In the material below, how many lines include the word "ARESET"? Write only the number.
┄┄┄┄┄┄┄┄┄┄
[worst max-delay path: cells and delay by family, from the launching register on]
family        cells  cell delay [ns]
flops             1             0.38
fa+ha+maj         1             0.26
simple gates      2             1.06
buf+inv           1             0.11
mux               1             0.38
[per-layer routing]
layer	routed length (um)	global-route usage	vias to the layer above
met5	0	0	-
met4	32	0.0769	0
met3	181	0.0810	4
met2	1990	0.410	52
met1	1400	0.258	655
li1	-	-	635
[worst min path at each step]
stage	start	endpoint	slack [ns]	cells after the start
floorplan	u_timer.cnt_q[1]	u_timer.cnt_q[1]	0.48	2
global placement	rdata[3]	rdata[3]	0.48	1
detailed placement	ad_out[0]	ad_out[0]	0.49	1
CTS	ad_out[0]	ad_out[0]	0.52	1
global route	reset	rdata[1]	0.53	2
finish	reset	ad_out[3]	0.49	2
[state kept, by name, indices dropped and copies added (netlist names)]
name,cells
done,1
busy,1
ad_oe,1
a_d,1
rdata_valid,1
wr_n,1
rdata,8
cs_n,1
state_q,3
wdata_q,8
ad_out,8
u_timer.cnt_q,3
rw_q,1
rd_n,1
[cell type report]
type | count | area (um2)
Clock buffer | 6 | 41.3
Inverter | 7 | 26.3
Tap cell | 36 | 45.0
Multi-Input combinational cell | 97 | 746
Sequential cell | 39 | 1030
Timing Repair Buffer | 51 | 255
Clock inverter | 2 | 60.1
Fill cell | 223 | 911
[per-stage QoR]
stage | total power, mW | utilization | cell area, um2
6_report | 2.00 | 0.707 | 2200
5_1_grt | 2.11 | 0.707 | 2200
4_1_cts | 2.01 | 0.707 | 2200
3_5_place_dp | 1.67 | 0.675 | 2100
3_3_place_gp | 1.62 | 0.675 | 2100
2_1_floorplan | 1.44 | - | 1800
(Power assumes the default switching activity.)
`src/rtl/axi_pkg.sv`:
```
// Shared AXI definitions for the interconnect: bus field widths, response
// codes, and the state types used by the default (decode-error) slave.
package axi_pkg;

    localparam int unsigned AXI_IDS_BITS  = 8;
    localparam int unsigned AXI_LEN_BITS  = 4;
    localparam int unsigned AXI_DATA_BITS = 32;

    localparam logic [1:0] AXI_RESP_OKAY   = 2'b00;
    localparam logic [1:0] AXI_RESP_SLVERR = 2'b10;
    localparam logic [1:0] AXI_RESP_DECERR = 2'b11;

    typedef enum logic {
        R_IDLE,
        R_DATA
    } r_state_t;

    typedef enum logic [1:0] {
        W_IDLE,
        W_DATA,
        W_RESP
    } w_state_t;

endpackage

```
`src/rtl/default_slave_rd.sv`:
```
// Read channel of the default slave. It accepts one AR request at a time and
// returns ARLEN+1 beats of DEFAULT_RDATA with DECERR_RESP, RLAST on the final beat.
// Ports:
//   clk_i, rst_i          clock, synchronous active-high reset
//   arid_i, arlen_i       AR ID and burst length minus 1
//   arvalid_i/arready_o   AR handshake
//   rid_o, rdata_o,
//   rresp_o, rlast_o      R beat payload
//   rvalid_o/rready_i     R handshake
module default_slave_rd
    import axi_pkg::*;
#(
    parameter logic [1:0]               DECERR_RESP   = AXI_RESP_DECERR,
    parameter logic [AXI_DATA_BITS-1:0] DEFAULT_RDATA = '0
) (
    input  logic                     clk_i,
    input  logic                     rst_i,
    input  logic [AXI_IDS_BITS-1:0]  arid_i,
    input  logic [AXI_LEN_BITS-1:0]  arlen_i,
    input  logic                     arvalid_i,
    output logic                     arready_o,
    output logic [AXI_IDS_BITS-1:0]  rid_o,
    output logic [AXI_DATA_BITS-1:0] rdata_o,
    output logic [1:0]               rresp_o,
    output logic                     rlast_o,
    output logic                     rvalid_o,
    input  logic                     rready_i
);

    r_state_t                state_q, state_d;
    logic [AXI_IDS_BITS-1:0] id_q, id_d;
    logic [AXI_LEN_BITS-1:0] len_q, len_d;
    logic [AXI_LEN_BITS-1:0] cnt_q, cnt_d;
    logic                    last_beat;

    // Compare before increment: the final beat ends the burst instead of
    // advancing the counter, so cnt_q never wraps even for a 16-beat burst.
    assign last_beat = (cnt_q == len_q);

    always_ff @(posedge clk_i) begin
        if (rst_i) begin
            state_q <= R_IDLE;
            id_q    <= '0;
            len_q   <= '0;
            cnt_q   <= '0;
        end else begin
            state_q <= state_d;
            id_q    <= id_d;
            len_q   <= len_d;
            cnt_q   <= cnt_d;
        end
    end

    always_comb begin
        state_d = state_q;
        id_d    = id_q;
        len_d   = len_q;
        cnt_d   = cnt_q;
        case (state_q)
            R_IDLE: begin
                if (arvalid_i) begin
                    id_d    = arid_i;
                    len_d   = arlen_i;
                    cnt_d   = '0;
                    state_d = R_DATA;
                end
            end
            R_DATA: begin
                if (rready_i) begin
                    if (last_beat) begin
                        state_d = R_IDLE;
                    end else begin
                        cnt_d = cnt_q + 1'b1;
                    end
                end
            end
            default: state_d = R_IDLE;
        endcase
    end

    // Handshake outputs are forced low while reset is held.
    assign arready_o = !rst_i && (state_q == R_IDLE);
    assign rvalid_o  = !rst_i && (state_q == R_DATA);
    assign rlast_o   = !rst_i && (state_q == R_DATA) && last_beat;
    assign rid_o     = rst_i ? '0 : id_q;
    assign rdata_o   = DEFAULT_RDATA;
    assign rresp_o   = DECERR_RESP;

endmodule

```
`src/rtl/axi_default_slave.sv`:
```
// Default (decode-error) AXI slave. Every transaction steered here is
// completed with DECERR: reads return ARLEN+1 beats of DEFAULT_RDATA, and
// writes drain W beats until WLAST and then return one B response. The
// read and write channels run independently.
// Ports:
//   ACLK, ARESET                        clock, synchronous active-high reset
//   AR*_DS / R*_DS                      read address and read data channels
//   AW*_DS / W*_DS / B*_DS              write address, data, response channels
module axi_default_slave
    import axi_pkg::*;
#(
    parameter logic [1:0]               DECERR_RESP   = AXI_RESP_DECERR,
    parameter logic [AXI_DATA_BITS-1:0] DEFAULT_RDATA = 32'h0000_0000
) (
    input  logic                     ACLK,
    input  logic                     ARESET,
    input  logic [AXI_IDS_BITS-1:0]  ARID_DS,
    input  logic [AXI_LEN_BITS-1:0]  ARLEN_DS,
    input  logic                     ARVALID_DS,
    output logic                     ARREADY_DS,
    output logic [AXI_IDS_BITS-1:0]  RID_DS,
    output logic [AXI_DATA_BITS-1:0] RDATA_DS,
    output logic [1:0]               RRESP_DS,
    output logic                     RLAST_DS,
    output logic                     RVALID_DS,
    input  logic                     RREADY_DS,
    input  logic [AXI_IDS_BITS-1:0]  AWID_DS,
    input  logic                     AWVALID_DS,
    output logic                     AWREADY_DS,
    input  logic                     WLAST_DS,
    input  logic                     WVALID_DS,
    output logic                     WREADY_DS,
    output logic [AXI_IDS_BITS-1:0]  BID_DS,
    output logic [1:0]               BRESP_DS,
    output logic                     BVALID_DS,
    input  logic                     BREADY_DS
);

    default_slave_rd #(
        .DECERR_RESP   (DECERR_RESP),
        .DEFAULT_RDATA (DEFAULT_RDATA)
    ) u_rd (
        .clk_i     (ACLK),
        .rst_i     (ARESET),
        .arid_i    (ARID_DS),
        .arlen_i   (ARLEN_DS),
        .arvalid_i (ARVALID_DS),
        .arready_o (ARREADY_DS),
        .rid_o     (RID_DS),
        .rdata_o   (RDATA_DS),
        .rresp_o   (RRESP_DS),
        .rlast_o   (RLAST_DS),
        .rvalid_o  (RVALID_DS),
        .rready_i  (RREADY_DS)
    );

    w_state_t                w_state_q, w_state_d;
    logic [AXI_IDS_BITS-1:0] bid_q, bid_d;

    always_ff @(posedge ACLK) begin
        if (ARESET) begin
            w_state_q <= W_IDLE;
            bid_q     <= '0;
        end else begin
            w_state_q <= w_state_d;
            bid_q     <= bid_d;
        end
    end

    // W data is ignored; only WLAST terminates the burst, regardless of how
    // many beats were sent.
    always_comb begin
        w_state_d = w_state_q;
        bid_d     = bid_q;
        case (w_state_q)
            W_IDLE: begin
                if (AWVALID_DS) begin
                    bid_d     = AWID_DS;
                    w_state_d = W_DATA;
                end
            end
            W_DATA: begin
                if (WVALID_DS && WLAST_DS) begin
                    w_state_d = W_RESP;
                end
            end
            W_RESP: begin
                if (BREADY_DS) begin
                    w_state_d = W_IDLE;
                end
            end
            default: w_state_d = W_IDLE;
        endcase
    end

    assign AWREADY_DS = !ARESET && (w_state_q == W_IDLE);
    assign WREADY_DS  = !ARESET && (w_state_q == W_DATA);
    assign BVALID_DS  = !ARESET && (w_state_q == W_RESP);
    assign BID_DS     = ARESET ? '0 : bid_q;
    assign BRESP_DS   = DECERR_RESP;

endmodule

```
### config.mk
export PLATFORM = sky130hd
export DESIGN_NAME = input_handshake_unit
export DESIGN_NICKNAME = d
export VERILOG_FILES = /design/src/rtl/input_handshake_pkg.sv /design/src/rtl/input_debouncer.sv /design/src/rtl/input_handshake_unit.sv
export SDC_FILE = /design/constraint.sdc
export NUM_CORES = 1
export LEC_CHECK = 0
export ABC_CLOCK_PERIOD_IN_PS = 5800
export CORE_ASPECT_RATIO = 0.75
export CORE_MARGIN = 4
export CORE_UTILIZATION = 49
export CTS_CLUSTER_DIAMETER = 200
export CTS_CLUSTER_SIZE = 14
export DETAILED_ROUTE_END_ITERATION = 10
export PLACE_DENSITY = 0.8
export SLEW_MARGIN = 5
export SYNTH_ARGS = -nofsm -noshare
export SYNTH_HDL_FRONTEND = slang
export SYNTH_SLANG_ARGS = --single-unit
### constraint.sdc
create_clock -name clock -period 5.8 [get_ports clock]
set_input_delay 1.16 -clock clock [delete_from_list [all_inputs] [get_ports clock]]
set_output_delay 1.16 -clock clock [all_outputs]
set_load 0.1 [all_outputs]
**src/rtl/fetch_rx_buffer.sv**
```systemverilog
// fetch_rx_buffer: fetch-to-decode pipeline buffer.
// Circular FIFO of {PC, PC+4, instruction} entries with valid/ready on both sides.
// A redirect flush empties the buffer and tallies the discarded entries. When the
// buffer is empty, decode sees a NOP bubble.
module fetch_rx_buffer #(
  parameter int unsigned          DWIDTH    = 32,
  parameter int unsigned          DEPTH     = 2,
  parameter logic [DWIDTH-1:0]    NOP_INSTR = 32'h00000013,
  parameter int unsigned          CNT_W     = 8,
  localparam int unsigned         PTR_W     = $clog2(DEPTH),
  localparam int unsigned         OCC_W     = $clog2(DEPTH) + 1
) (
  input  logic              Clk_Core,
  input  logic              Rst_Core,
  input  logic              Fetch_Valid,
  output logic              Fetch_Ready,
  input  logic [DWIDTH-1:0] Fetch_PC,
  input  logic [DWIDTH-1:0] Fetch_PC_Plus,
  input  logic [DWIDTH-1:0] Fetch_Instruction,
  input  logic              Flush,
  output logic              Dec_Valid,
  input  logic              Dec_Ready,
  output logic [DWIDTH-1:0] Dec_PC,
  output logic [DWIDTH-1:0] Dec_PC_Plus,
  output logic [DWIDTH-1:0] Dec_Instruction,
  output logic [OCC_W-1:0]  Occupancy,
  output logic [CNT_W-1:0]  Drop_Count
);

  // The saturating add needs room for the sum of the counter and the occupancy.
  localparam int unsigned SUM_W = ((CNT_W > OCC_W) ? CNT_W : OCC_W) + 1;
  localparam logic [SUM_W-1:0] DROP_MAX = SUM_W'({CNT_W{1'b1}});

  logic [3*DWIDTH-1:0] mem_q [DEPTH];

  logic [PTR_W-1:0] rd_ptr_q, rd_ptr_d;
  logic [PTR_W-1:0] wr_ptr_q, wr_ptr_d;
  logic [OCC_W-1:0] count_q, count_d;
  logic [CNT_W-1:0] drop_q, drop_d;

  logic             push;
  logic             pop;
  logic [SUM_W-1:0] drop_sum;
  logic [3*DWIDTH-1:0] head;

  // Handshake qualifiers; ready depends only on occupancy so there is no
  // combinational path from decode back to fetch.
  always_comb begin
    Fetch_Ready = !Rst_Core && (count_q < OCC_W'(DEPTH));
    Dec_Valid   = !Rst_Core && (count_q != '0);
    push        = Fetch_Valid && Fetch_Ready && !Flush;
    pop         = Dec_Valid && Dec_Ready && !Flush;
  end

  // Next-state for pointers, occupancy and the drop counter.
  always_comb begin
    rd_ptr_d = rd_ptr_q;
    wr_ptr_d = wr_ptr_q;
    count_d  = count_q;
    drop_d   = drop_q;
    drop_sum = SUM_W'(drop_q) + SUM_W'(count_q);
    if (Flush) begin
      rd_ptr_d = '0;
      wr_ptr_d = '0;
      count_d  = '0;
      drop_d   = (drop_sum > DROP_MAX) ? {CNT_W{1'b1}} : drop_sum[CNT_W-1:0];
    end else begin
      if (push) wr_ptr_d = wr_ptr_q + 1'b1;
      if (pop)  rd_ptr_d = rd_ptr_q + 1'b1;
      if (push && !pop)      count_d = count_q + 1'b1;
      else if (pop && !push) count_d = count_q - 1'b1;
    end
  end

  // Control state register; reset takes priority over flush.
  always_ff @(posedge Clk_Core) begin
    if (Rst_Core) begin
      rd_ptr_q <= '0;
      wr_ptr_q <= '0;
      count_q  <= '0;
      drop_q   <= '0;
    end else begin
      rd_ptr_q <= rd_ptr_d;
      wr_ptr_q <= wr_ptr_d;
      count_q  <= count_d;
      drop_q   <= drop_d;
    end
  end

  // Entry storage; contents are don't-care until written, so no reset.
  always_ff @(posedge Clk_Core) begin
    if (push && !Rst_Core) begin
      mem_q[wr_ptr_q] <= {Fetch_PC, Fetch_PC_Plus, Fetch_Instruction};
    end
  end

  // Decode-side view of the head entry, or a NOP bubble when nothing is valid.
  always_comb begin
    head            = mem_q[rd_ptr_q];
    Dec_PC          = '0;
    Dec_PC_Plus     = '0;
    Dec_Instruction = NOP_INSTR;
    if (Dec_Valid) begin
      Dec_PC          = head[3*DWIDTH-1:2*DWIDTH];
      Dec_PC_Plus     = head[2*DWIDTH-1:DWIDTH];
      Dec_Instruction = head[DWIDTH-1:0];
    end
    Occupancy  = count_q;
    Drop_Count = drop_q;
  end

endmodule

```
**config.mk**
```make
export PLATFORM = sky130hd
export DESIGN_NAME = fetch_rx_buffer
export DESIGN_NICKNAME = d
export VERILOG_FILES = /design/src/rtl/fetch_rx_buffer.sv
export SDC_FILE = /design/constraint.sdc
export NUM_CORES = 1
export LEC_CHECK = 0
export BUFFER_PORTS_ARGS = -buffer_cell sky130_fd_sc_hd__buf_4
export CAP_MARGIN = 5
export CORE_ASPECT_RATIO = 0.8
export CORE_MARGIN = 10
export CORE_UTILIZATION = 55
export DETAILED_ROUTE_END_ITERATION = 6
export PLACE_DENSITY = 0.89
export SLEW_MARGIN = 20
export SYNTH_ARGS = -nofsm -noshare
export SYNTH_HDL_FRONTEND = slang
export SYNTH_SLANG_ARGS = --single-unit
```
**constraint.sdc**
```tcl
create_clock -name Clk_Core -period 17.75 [get_ports Clk_Core]
set_input_delay 3.55 -clock Clk_Core [delete_from_list [all_inputs] [get_ports Clk_Core]]
set_output_delay 3.55 -clock Clk_Core [all_outputs]
set_load 0.02 [all_outputs]
```
==> flow_metrics.py <==
metrics = {
    "synth": {
        "synth-edff-count": 192,
        "synth_cells": 483,
        "synthFlopType": "edfxtp_1",
        "syn_area_sq_um": 7930,
        "syn_area_per_cell_sq_um": 16.4,
        "synth_seq_cells": 205,
        "postSynth.asyncResetShare": 0,
        "ys_warn_count": 0,
        "synth_nets": 588,
        "ys_types": 35,
        "yosysSeqAreaShare": 0.760,
    },
    "placed_design": {
        "dp.cells": 853,
        "port_buffers": 208,
        "hpwl_um": 12100,
        "finalWeightedCongestion": 0.877,
        "placed_cell_area_sq_um": 9590,
    },
    "clock_tree": {
        "clk_latency_ps": 480,
        "cts_resized": 0,
        "cts_sinks": 205,
        "cts_buffers": 20,
        "clockBufferDepth": 3,
        "ctsHoldBuffers": 0,
        "root_buffer": "clkbuf_16",
        "cts_tree": "done",
        "clk_transition_reported_paths_ps": 60,
        "post_cts_buffers": 0,
        "htree_num_levels": 1,
    },
    "route": {
        "dr.pass1.iters": 4,
        "ant_nets": 0,
        "via_count": 4730,
        "drc": 0,
        "routed_via_density": 5.32,
        "drt_iter0_markers": 290,
        "wl_per_cell_um": 19.7,
        "totalWireLength_um": 17500,
    },
    "worst_setup_path": {
        "endpoint_kind": "primary output",
        "reg2reg_from": "Occupancy[1]",
        "reg2regPathDepth": 3,
        "path_class": "input port to primary output",
        "start_kind": "input port",
        "critical_path.max_fanout": 94,
        "arrival_ps": 5090,
        "critPathSlowestCell": "or2_4",
        "crit-reg2reg-capture": "mem_q[1][9]",
        "crit_chain": "buf_4, or2_4, nor2_1, buf_4",
        "crit_family": "simple AND/OR/NAND/NOR gates",
        "max_stage_delay_ps": 850,
        "path_buf_inv": 2,
        "r2r_slack_ps": 15070,
        "setup.worst_path.start": "Rst_Core",
        "required_ps": 14200,
        "cp_common_cell": "buf_4",
    },
    "worst_hold_path": {
        "hold_depth": 2,
        "holdPathEnd": "Drop_Count[1]",
        "hold_start": "Drop_Count[1]",
        "hp-class": "flop to flop",
    },
    "die": {
        "initial_utilization": 0.558,
        "rows": 39,
        "chipWidth_um": 154,
        "core_sq_um": 14200,
        "die_h_um": 127,
        "io_pins": 209,
        "dieArea_sq_um": 19600,
    },
    "cells_and_area": {
        "drive_above_1_share": 0.348,
        "final_common_cell": "buf_4",
        "area_growth_syn_to_layout_pct": 29.2,
        "layout_common_cells": "buf_4 (212), edfxtp_1 (192), nor2_1 (97)",
        "utilization": 0.721,
        "final_area_sq_um": 10200,
        "final_cells": 889,
        "nets": 796,
        "n_antenna_cell": 0,
    },
    "power_and_ir_drop": {
        "p_comb_frac": 0.050,
        "p_sw_frac": 0.191,
        "ir_drop_mv": 0.0595,
        "p_sw_uw": 192,
        "clockPowerShare": 0.410,
        "p_total_mw": 1.00,
        "p_per_area_nw_per_um2": 97.8,
        "p_leak_nw": 3.69,
        "seqPwrFrac": 0.539,
        "p_int_uw": 810,
    },
    "job": {
        "max-cap-violations": 0,
    },
    "sta": {
        "tightestPinTransition_ps": 1090,
        "fin_worst_skew_ps": 10.1,
        "layout_worst_path_cycle_share": 0.487,
        "relSlewSlack": 0.275,
        "max_freq_ghz": 0.116,
        "rsz0062_at_grt": "false",
        "slew_violations": 0,
        "finalSetupTns_ps": 0,
        "final-setup-viol-count": 0,
        "min_period_ps": 8640,
        "hold_viol_final": 0,
    },
    "grt": {
        "grt_antenna_before_repair": 0,
        "grt_pass1_wl_um": 26600,
        "gr-usage-all-layers": 0.167,
        "grt_overflow": 0,
        "grt_pass1_vias": 4963,
        "grt_max_degree": 95,
    },
    "status": {
        "status": "complete, no violations",
    },
}
worst reg2reg max path, stage by stage (launching register included):
cell and delay (ps):
dfxtp_1 410, nor4b_2 510, and2_4 630, buf_4 710
cells by family (layout without fill, tap and decap cells):
kind of cell,count (synthesis),after routing,share of synthesized area
buf+inv,31,253,0.0240
mux,96,96,0.121
fa+ha+maj,4,4,0.00726
simple gates,125,125,0.0676
xor+xnor,4,4,0.00442
flops,205,205,0.760
compound gates,18,18,0.0152
synthesized netlist by cell type (all sizes together), types with 2 or more instances:
cell | number | area [sq um]
inv | 5 | 18.8
nor3 | 5 | 30.0
a211oi | 3 | 22.5
nand2 | 5 | 18.8
and2 | 2 | 12.5
ha | 3 | 37.5
clkbuf | 4 | 15.0
or3 | 4 | 25.0
a21oi | 4 | 20.0
buf | 22 | 156
nand4 | 3 | 18.8
nor2 | 97 | 364
a311oi | 3 | 26.3
edfxtp | 192 | 5770
xor2 | 3 | 26.3
and3 | 2 | 12.5
a31oi | 3 | 18.8
dfxtp | 13 | 260
mux2i | 96 | 961
o21ai | 3 | 15.0
metal layers:
layer	up-vias	part of all wire	wire length [um]	global-route usage
met1	2278	0.39	6890	0.204
met4	0	0.020	347	0.0427
li1	2210	-	-	-
met5	-	0	0	0
met3	29	0.10	1750	0.0654
met2	213	0.49	8480	0.274
through the flow:
stage / worst slack, ps / hold WS [ps]
floorplan: 8830 / 520
global placement: 9200 / 510
detailed placement: 9130 / 547
CTS: 9120 / 566
global route: 9010 / 591
finish: 9110 / 571
worst max-delay path by stage:
stage                          endpoint  slack, ps  cells past startpoint
global route                 Dec_PC[12]       9010                      4
global placement         Dec_PC_Plus[0]       9200                      4
CTS                 Dec_Instruction[24]       9120                      4
floorplan                   mem_q[0][0]       8830                      3
detailed placement  Dec_Instruction[24]       9130                      4
finish              Dec_Instruction[24]       9110                      4
flip-flops by register name (all words and copies together), names as in the netlist, named ones only:
| signal | flops |
|---|---|
| Drop_Count | 8 |
| Occupancy | 2 |
| wr_ptr_q | 1 |
| mem_q | 192 |
| rd_ptr_q | 1 |
layout make-up:
type	count	area [sq um]
fill	872	3960
sequential	205	6030
tap	184	230
clock inverter	5	45.0
clock buffer	31	604
inverter	5	18.8
timing repair buffer	212	1590
multi-input combinational	247	1720
power by group through the flow:
stage	clock (mW)	sequential (mW)	combinational [mW]
2_1_floorplan	0	0.551	0.0203
3_3_place_gp	0	0.550	0.0484
6_report	0.411	0.540	0.0504
3_5_place_dp	0	0.551	0.0508
4_1_cts	0.418	0.540	0.0510
5_1_grt	0.438	0.541	0.0544
Power figures use the tool's default switching activity.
┄┄┄┄┄┄┄┄┄┄
• **EXPECTED ANSWER**
8